Identifying and Attaining LDL-C Goals: Mission Accomplished? Next Target: New Therapeutic Options to Raise HDL-C Levels
Vasilios G. Athyros, Dimitri P. Mikhailidis, Anna I. Kakafika, Asterios Karagiannis, Apostolos Hatzitolios, Konstantinos Tziomalos, Emmanuel S. Ganotakis, Evangelos N. Liberopoulos and Moses Elisaf
Pages 483-488 (6)
Currently, low density lipoprotein cholesterol (LDL-C) levels are the main, if not the only, lipid target in the effort to reduce cardiovascular disease (CVD) morbidity and mortality. Several primary and secondary CVD prevention trials with statins shaped current guidelines and provided detailed targets across a range of CVD risk categories. These targets can be attained using effective statins or combination therapy. However, the net benefit in CVD risk reduction may be improved if we address other lipid risk factors. High density lipoprotein cholesterol (HDL-C) emerges from epidemiological studies as the most promising target. This review links the increase in HDL-C levels with clinical benefit from “old” (e.g. sustained release niacin) and new treatment options. Synthetically produced recombined apolipoprotein A-I Milano administered intravenously seems to have a marked effect in reducing the atheroma burden. The anti-cholesterol ester transfer protein (CETP) vaccine (CETi-1) produces auto-antibodies against CETP thus increasing the cholesterol ester content in HDL particles. CETP inhibitors (e.g. JTT-705 and torcetrapib) seem to be the most promising regimen to increase HDL-C levels. Torcetrapib (already in phase IIIa studies) can substantially increase HDL-C levels (up to 106%), alone or in combination with atorvastatin.

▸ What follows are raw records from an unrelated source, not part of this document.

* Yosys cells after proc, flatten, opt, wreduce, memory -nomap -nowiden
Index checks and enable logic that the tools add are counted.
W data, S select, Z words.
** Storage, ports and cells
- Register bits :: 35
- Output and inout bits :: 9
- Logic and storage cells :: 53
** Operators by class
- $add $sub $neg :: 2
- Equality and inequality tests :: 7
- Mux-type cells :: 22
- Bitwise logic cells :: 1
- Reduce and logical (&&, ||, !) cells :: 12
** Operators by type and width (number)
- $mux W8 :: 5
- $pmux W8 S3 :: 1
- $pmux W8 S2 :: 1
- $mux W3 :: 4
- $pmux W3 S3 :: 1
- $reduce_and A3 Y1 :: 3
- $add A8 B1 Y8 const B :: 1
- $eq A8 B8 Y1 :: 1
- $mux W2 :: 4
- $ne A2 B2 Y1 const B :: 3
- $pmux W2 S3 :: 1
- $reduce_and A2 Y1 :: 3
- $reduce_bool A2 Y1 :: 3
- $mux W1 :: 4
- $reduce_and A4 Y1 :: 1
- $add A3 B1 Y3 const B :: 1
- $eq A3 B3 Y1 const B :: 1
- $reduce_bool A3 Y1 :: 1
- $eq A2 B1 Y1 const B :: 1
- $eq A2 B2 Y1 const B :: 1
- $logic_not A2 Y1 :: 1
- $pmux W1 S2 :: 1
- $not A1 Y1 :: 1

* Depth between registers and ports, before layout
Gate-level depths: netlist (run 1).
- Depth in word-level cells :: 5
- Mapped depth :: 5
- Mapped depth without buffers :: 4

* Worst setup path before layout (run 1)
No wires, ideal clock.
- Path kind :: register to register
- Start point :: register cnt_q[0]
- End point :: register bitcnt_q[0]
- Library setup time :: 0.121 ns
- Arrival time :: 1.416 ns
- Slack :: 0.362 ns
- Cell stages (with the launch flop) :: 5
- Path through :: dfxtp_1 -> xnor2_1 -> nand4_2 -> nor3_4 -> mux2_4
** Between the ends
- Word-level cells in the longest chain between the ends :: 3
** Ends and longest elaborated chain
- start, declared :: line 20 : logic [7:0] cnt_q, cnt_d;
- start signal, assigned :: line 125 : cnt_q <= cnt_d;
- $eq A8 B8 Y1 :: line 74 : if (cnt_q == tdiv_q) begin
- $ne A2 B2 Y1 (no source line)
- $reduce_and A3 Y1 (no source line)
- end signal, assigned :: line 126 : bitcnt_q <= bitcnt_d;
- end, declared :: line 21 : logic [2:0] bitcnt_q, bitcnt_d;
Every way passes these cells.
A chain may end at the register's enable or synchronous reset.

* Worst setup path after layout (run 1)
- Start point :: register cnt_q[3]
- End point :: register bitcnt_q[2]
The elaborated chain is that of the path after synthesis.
$ cat src/rtl/pipeline_ctrl_sequencer.sv
// ---------------------------------------------------------------------------
// pipeline_ctrl_sequencer
//
// Carries the per-instruction control bundle decoded in ID through the EX,
// MEM and WB control registers. It also generates the front-end write enables
// and the IF/ID flush. Bubbles are inserted for three cases:
//   - load-use hazards (one cycle),
//   - multi-cycle multiplies (EX held for MULT_LAT cycles in total),
//   - taken branches/jumps resolved in EX (ID squashed).
//
// Parameters
//   MULT_LAT          cycles a multiply occupies EX (>=1, 1 = no hold)
//
// Ports
//   Clk, Rst          clock (rising edge), synchronous active-high reset
//   ID_*              control bundle and register numbers of the ID instruction
//   EX_BranchTaken    branch/jump in EX resolved taken
//   PC_WriteEnable    PC may update
//   IFID_WriteEnable  IF/ID register may update
//   IFID_Flush        squash IF/ID contents
//   StageWriteEnable  [0] ID/EX, [1] EX/MEM, [2] MEM/WB write enables
//   EX/MEM/WB_Valid   stage holds a real instruction
//   MEM_MemRead/Write gated memory strobes, MEM_ByteSel access size
//   WB_RegWrite       gated register-file write
//   WB_MemToReg       writeback source select
//   WB_Dst            writeback register
// ---------------------------------------------------------------------------
`timescale 1ns/1ps

module pipeline_ctrl_sequencer #(
  parameter int MULT_LAT = 4
) (
  input  logic       Clk,
  input  logic       Rst,
  input  logic       ID_Valid,
  input  logic       ID_RegWrite,
  input  logic       ID_MemRead,
  input  logic       ID_MemWrite,
  input  logic [1:0] ID_MemToReg,
  input  logic [1:0] ID_ByteSel,
  input  logic       ID_Mult,
  input  logic [4:0] ID_Rs,
  input  logic [4:0] ID_Rt,
  input  logic [4:0] ID_Dst,
  input  logic       EX_BranchTaken,
  output logic       PC_WriteEnable,
  output logic       IFID_WriteEnable,
  output logic       IFID_Flush,
  output logic [2:0] StageWriteEnable,
  output logic       EX_Valid,
  output logic       MEM_Valid,
  output logic       WB_Valid,
  output logic       MEM_MemRead,
  output logic       MEM_MemWrite,
  output logic [1:0] MEM_ByteSel,
  output logic       WB_RegWrite,
  output logic [1:0] WB_MemToReg,
  output logic [4:0] WB_Dst
);

  // Counter holds MULT_LAT-2 down to 0; keep at least one bit for small latencies.
  localparam int CNT_W = (MULT_LAT > 2) ? $clog2(MULT_LAT - 1) : 1;
  localparam logic [CNT_W-1:0] CNT_LOAD = (MULT_LAT > 2) ? CNT_W'(MULT_LAT - 2) : '0;

  typedef enum logic [0:0] {
    RUN       = 1'b0,
    MULT_WAIT = 1'b1
  } state_t;

  state_t           state;
  logic [CNT_W-1:0] cnt;

  // EX stage control register
  logic       vld_p0;
  logic       regwrite_p0;
  logic       memread_p0;
  logic       memwrite_p0;
  logic [1:0] memtoreg_p0;
  logic [1:0] bytesel_p0;
  logic       mult_p0;
  logic [4:0] dst_p0;

  // MEM stage control register
  logic       vld_p1;
  logic       regwrite_p1;
  logic       memread_p1;
  logic       memwrite_p1;
  logic [1:0] memtoreg_p1;
  logic [1:0] bytesel_p1;
  logic [4:0] dst_p1;

  // WB stage control register
  logic       vld_p2;
  logic       regwrite_p2;
  logic [1:0] memtoreg_p2;
  logic [4:0] dst_p2;

  logic branch;
  logic stall;
  logic capture;

  // A load in EX whose destination feeds the ID instruction; $0 never conflicts.
  function automatic logic load_use(
    input logic       id_vld,
    input logic       ex_vld,
    input logic       ex_memread,
    input logic [4:0] ex_dst,
    input logic [4:0] rs,
    input logic [4:0] rt
  );
    return id_vld && ex_vld && ex_memread && (ex_dst != 5'd0) &&
           ((ex_dst == rs) || (ex_dst == rt));
  endfunction

  // Branch outranks load-use: the dependent instruction is squashed anyway.
  assign branch  = (state == RUN) && EX_BranchTaken && vld_p0;
  assign stall   = (state == RUN) && !branch &&
                   load_use(ID_Valid, vld_p0, memread_p0, dst_p0, ID_Rs, ID_Rt);
  assign capture = (state == RUN) && ID_Valid && !branch && !stall;

  // The FSM enters MULT_WAIT on the same edge that loads the multiply into EX,
  // so the multiply's first EX cycle is already a hold cycle. MULT_LAT-1 hold
  // cycles followed by one RUN cycle give MULT_LAT cycles of EX occupancy.
  always_ff @(posedge Clk) begin
    if (Rst) begin
      state <= RUN;
      cnt   <= '0;
    end else begin
      case (state)
        RUN: begin
          if (capture && ID_Mult && (MULT_LAT > 1)) begin
            state <= MULT_WAIT;
            cnt   <= CNT_LOAD;
          end
        end
        MULT_WAIT: begin
          // Never keep holding EX once it no longer contains a multiply.
          if ((cnt == '0) || !(vld_p0 && mult_p0)) begin
            state <= RUN;
          end else begin
            cnt <= cnt - CNT_W'(1);
          end
        end
        default: state <= RUN;
      endcase
    end
  end

  always_comb begin
    PC_WriteEnable   = 1'b1;
    IFID_WriteEnable = 1'b1;
    IFID_Flush       = 1'b0;
    StageWriteEnable = 3'b111;
    if (Rst) begin
      PC_WriteEnable   = 1'b0;
      IFID_WriteEnable = 1'b0;
      IFID_Flush       = 1'b1;
      StageWriteEnable = 3'b000;
    end else if (state == MULT_WAIT) begin
      PC_WriteEnable      = 1'b0;
      IFID_WriteEnable    = 1'b0;
      StageWriteEnable[0] = 1'b0;
    end else if (branch) begin
      IFID_Flush = 1'b1;
    end else if (stall) begin
      PC_WriteEnable   = 1'b0;
      IFID_WriteEnable = 1'b0;
    end
  end

  // ---- ID -> EX boundary: held during MULT_WAIT, bubble when not captured ----
  always_ff @(posedge Clk) begin
    if (Rst) begin
      vld_p0      <= 1'b0;
      regwrite_p0 <= 1'b0;
      memread_p0  <= 1'b0;
      memwrite_p0 <= 1'b0;
      memtoreg_p0 <= 2'b00;
      bytesel_p0  <= 2'b00;
      mult_p0     <= 1'b0;
      dst_p0      <= 5'd0;
    end else if (state != MULT_WAIT) begin
      if (capture) begin
        vld_p0      <= 1'b1;
        regwrite_p0 <= ID_RegWrite;
        memread_p0  <= ID_MemRead;
        memwrite_p0 <= ID_MemWrite;
        memtoreg_p0 <= ID_MemToReg;
        bytesel_p0  <= ID_ByteSel;
        mult_p0     <= ID_Mult;
        dst_p0      <= ID_Dst;
      end else begin
        vld_p0      <= 1'b0;
        regwrite_p0 <= 1'b0;
        memread_p0  <= 1'b0;
        memwrite_p0 <= 1'b0;
        memtoreg_p0 <= 2'b00;
        bytesel_p0  <= 2'b00;
        mult_p0     <= 1'b0;
        dst_p0      <= 5'd0;
      end
    end
  end

  // ---- EX -> MEM boundary: bubble while EX is held by a multiply ----
  always_ff @(posedge Clk) begin
    if (Rst || (state == MULT_WAIT)) begin
      vld_p1      <= 1'b0;
      regwrite_p1 <= 1'b0;
      memread_p1  <= 1'b0;
      memwrite_p1 <= 1'b0;
      memtoreg_p1 <= 2'b00;
      bytesel_p1  <= 2'b00;
      dst_p1      <= 5'd0;
    end else begin
      vld_p1      <= vld_p0;
      regwrite_p1 <= regwrite_p0;
      memread_p1  <= memread_p0;
      memwrite_p1 <= memwrite_p0;
      memtoreg_p1 <= memtoreg_p0;
      bytesel_p1  <= bytesel_p0;
      dst_p1      <= dst_p0;
    end
  end

  // ---- MEM -> WB boundary: always advances ----
  always_ff @(posedge Clk) begin
    if (Rst) begin
      vld_p2      <= 1'b0;
      regwrite_p2 <= 1'b0;
      memtoreg_p2 <= 2'b00;
      dst_p2      <= 5'd0;
    end else begin
      vld_p2      <= vld_p1;
      regwrite_p2 <= regwrite_p1;
      memtoreg_p2 <= memtoreg_p1;
      dst_p2      <= dst_p1;
    end
  end

  // Valids and strobes are forced low while reset is asserted.
  assign EX_Valid     = vld_p0 && !Rst;
  assign MEM_Valid    = vld_p1 && !Rst;
  assign WB_Valid     = vld_p2 && !Rst;
  assign MEM_MemRead  = vld_p1 && memread_p1 && !Rst;
  assign MEM_MemWrite = vld_p1 && memwrite_p1 && !Rst;
  assign MEM_ByteSel  = bytesel_p1;
  assign WB_RegWrite  = vld_p2 && regwrite_p2 && !Rst;
  assign WB_MemToReg  = memtoreg_p2;
  assign WB_Dst       = dst_p2;

endmodule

HDL-C strategies, in combination with effective statins, are a new drug target aimed at a further reduction in CVD morbidity and mortality compared with statin monotherapy.
High density lipoprotein cholesterol, cardiovascular morbidity and mortality, niacin, CETP inhibition, torcetrapib
Department of Clinical Biochemistry,Royal Free Hospital, Royal Free and University College School of Medicine, Pond Street, London NW3 2QG, United Kingdom.